*WORK INSTRUCTION*. Write out only the opening lines of the entries, through the line with "fin_nets = 425".

*EXTRACTED RECORDS*.

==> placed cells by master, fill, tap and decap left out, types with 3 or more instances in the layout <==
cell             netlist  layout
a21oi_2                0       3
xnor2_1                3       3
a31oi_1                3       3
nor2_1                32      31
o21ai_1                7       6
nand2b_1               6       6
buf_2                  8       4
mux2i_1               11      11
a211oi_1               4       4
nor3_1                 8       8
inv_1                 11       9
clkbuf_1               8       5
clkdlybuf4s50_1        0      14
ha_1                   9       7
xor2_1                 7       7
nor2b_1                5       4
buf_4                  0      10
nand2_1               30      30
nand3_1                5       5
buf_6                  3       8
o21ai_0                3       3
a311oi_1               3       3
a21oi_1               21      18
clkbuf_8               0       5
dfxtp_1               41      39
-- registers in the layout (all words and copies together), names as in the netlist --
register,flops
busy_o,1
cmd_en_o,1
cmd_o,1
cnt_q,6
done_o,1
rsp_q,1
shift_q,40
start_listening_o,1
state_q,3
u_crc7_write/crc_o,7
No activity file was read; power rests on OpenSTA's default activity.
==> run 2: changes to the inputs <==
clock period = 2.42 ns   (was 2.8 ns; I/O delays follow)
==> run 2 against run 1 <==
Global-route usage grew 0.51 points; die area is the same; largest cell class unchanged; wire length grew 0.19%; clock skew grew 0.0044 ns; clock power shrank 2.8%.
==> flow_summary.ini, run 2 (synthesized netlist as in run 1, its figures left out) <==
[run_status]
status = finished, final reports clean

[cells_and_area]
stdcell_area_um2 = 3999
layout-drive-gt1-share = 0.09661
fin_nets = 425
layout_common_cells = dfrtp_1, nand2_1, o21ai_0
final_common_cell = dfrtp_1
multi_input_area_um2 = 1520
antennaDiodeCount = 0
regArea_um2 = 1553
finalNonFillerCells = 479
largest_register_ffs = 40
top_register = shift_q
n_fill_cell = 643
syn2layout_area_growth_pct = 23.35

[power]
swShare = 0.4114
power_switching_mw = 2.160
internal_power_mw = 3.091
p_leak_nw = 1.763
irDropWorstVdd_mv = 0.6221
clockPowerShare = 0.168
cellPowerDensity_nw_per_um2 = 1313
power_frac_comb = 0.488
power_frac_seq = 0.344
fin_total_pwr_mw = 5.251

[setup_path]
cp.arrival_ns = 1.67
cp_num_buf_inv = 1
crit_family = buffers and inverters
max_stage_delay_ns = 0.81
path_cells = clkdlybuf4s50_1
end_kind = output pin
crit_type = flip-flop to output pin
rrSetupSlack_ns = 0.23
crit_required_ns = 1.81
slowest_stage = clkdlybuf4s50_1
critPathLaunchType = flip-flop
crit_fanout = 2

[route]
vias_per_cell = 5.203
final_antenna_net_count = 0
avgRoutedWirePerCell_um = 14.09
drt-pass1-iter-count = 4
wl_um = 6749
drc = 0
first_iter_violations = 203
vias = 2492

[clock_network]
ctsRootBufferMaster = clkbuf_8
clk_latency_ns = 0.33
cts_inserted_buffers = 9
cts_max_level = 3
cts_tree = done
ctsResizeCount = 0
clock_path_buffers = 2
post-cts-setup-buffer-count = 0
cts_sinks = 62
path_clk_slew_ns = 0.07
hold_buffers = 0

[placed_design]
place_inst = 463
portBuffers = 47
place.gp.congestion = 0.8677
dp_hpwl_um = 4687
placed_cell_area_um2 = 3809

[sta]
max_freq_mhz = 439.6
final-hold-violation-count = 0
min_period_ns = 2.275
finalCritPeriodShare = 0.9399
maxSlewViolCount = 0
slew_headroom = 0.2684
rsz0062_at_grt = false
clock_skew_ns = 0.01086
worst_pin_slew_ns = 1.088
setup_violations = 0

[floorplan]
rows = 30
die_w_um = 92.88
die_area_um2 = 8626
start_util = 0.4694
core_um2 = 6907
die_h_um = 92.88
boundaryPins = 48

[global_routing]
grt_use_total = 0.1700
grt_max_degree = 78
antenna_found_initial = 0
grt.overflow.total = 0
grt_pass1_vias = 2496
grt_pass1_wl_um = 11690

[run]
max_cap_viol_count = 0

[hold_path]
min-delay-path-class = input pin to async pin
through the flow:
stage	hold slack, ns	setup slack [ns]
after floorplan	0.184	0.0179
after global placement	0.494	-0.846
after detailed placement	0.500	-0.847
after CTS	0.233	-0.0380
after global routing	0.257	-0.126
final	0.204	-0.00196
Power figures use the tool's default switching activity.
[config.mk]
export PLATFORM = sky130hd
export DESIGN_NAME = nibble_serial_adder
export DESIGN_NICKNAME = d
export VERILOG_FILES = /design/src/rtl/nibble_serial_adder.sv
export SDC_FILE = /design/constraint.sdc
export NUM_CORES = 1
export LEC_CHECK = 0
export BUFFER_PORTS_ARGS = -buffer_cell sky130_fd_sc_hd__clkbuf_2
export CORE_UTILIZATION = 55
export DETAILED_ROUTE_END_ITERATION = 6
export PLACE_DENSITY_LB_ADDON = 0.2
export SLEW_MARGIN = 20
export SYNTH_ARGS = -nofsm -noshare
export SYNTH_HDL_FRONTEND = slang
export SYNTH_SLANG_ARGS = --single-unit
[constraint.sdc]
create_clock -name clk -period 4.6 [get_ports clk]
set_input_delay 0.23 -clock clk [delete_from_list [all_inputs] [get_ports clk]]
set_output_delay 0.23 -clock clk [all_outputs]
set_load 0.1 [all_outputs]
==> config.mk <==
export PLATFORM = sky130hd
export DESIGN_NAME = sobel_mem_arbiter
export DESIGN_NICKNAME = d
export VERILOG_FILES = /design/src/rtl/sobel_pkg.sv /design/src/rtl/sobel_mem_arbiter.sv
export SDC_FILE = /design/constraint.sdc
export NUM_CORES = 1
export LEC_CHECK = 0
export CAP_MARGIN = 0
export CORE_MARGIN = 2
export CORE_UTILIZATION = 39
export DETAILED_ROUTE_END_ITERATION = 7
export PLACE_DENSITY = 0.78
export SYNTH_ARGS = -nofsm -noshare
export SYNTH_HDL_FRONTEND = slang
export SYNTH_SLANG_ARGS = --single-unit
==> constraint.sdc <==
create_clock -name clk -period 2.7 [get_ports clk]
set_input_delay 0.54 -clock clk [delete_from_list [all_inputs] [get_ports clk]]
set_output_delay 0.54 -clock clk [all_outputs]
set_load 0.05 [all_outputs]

*EXERCISE ANSWER*.
==> placed cells by master, fill, tap and decap left out, types with 3 or more instances in the layout <==
cell             netlist  layout
a21oi_2                0       3
xnor2_1                3       3
a31oi_1                3       3
nor2_1                32      31
o21ai_1                7       6
nand2b_1               6       6
buf_2                  8       4
mux2i_1               11      11
a211oi_1               4       4
nor3_1                 8       8
inv_1                 11       9
clkbuf_1               8       5
clkdlybuf4s50_1        0      14
ha_1                   9       7
xor2_1                 7       7
nor2b_1                5       4
buf_4                  0      10
nand2_1               30      30
nand3_1                5       5
buf_6                  3       8
o21ai_0                3       3
a311oi_1               3       3
a21oi_1               21      18
clkbuf_8               0       5
dfxtp_1               41      39
-- registers in the layout (all words and copies together), names as in the netlist --
register,flops
busy_o,1
cmd_en_o,1
cmd_o,1
cnt_q,6
done_o,1
rsp_q,1
shift_q,40
start_listening_o,1
state_q,3
u_crc7_write/crc_o,7
No activity file was read; power rests on OpenSTA's default activity.
==> run 2: changes to the inputs <==
clock period = 2.42 ns   (was 2.8 ns; I/O delays follow)
==> run 2 against run 1 <==
Global-route usage grew 0.51 points; die area is the same; largest cell class unchanged; wire length grew 0.19%; clock skew grew 0.0044 ns; clock power shrank 2.8%.
==> flow_summary.ini, run 2 (synthesized netlist as in run 1, its figures left out) <==
[run_status]
status = finished, final reports clean

[cells_and_area]
stdcell_area_um2 = 3999
layout-drive-gt1-share = 0.09661
fin_nets = 425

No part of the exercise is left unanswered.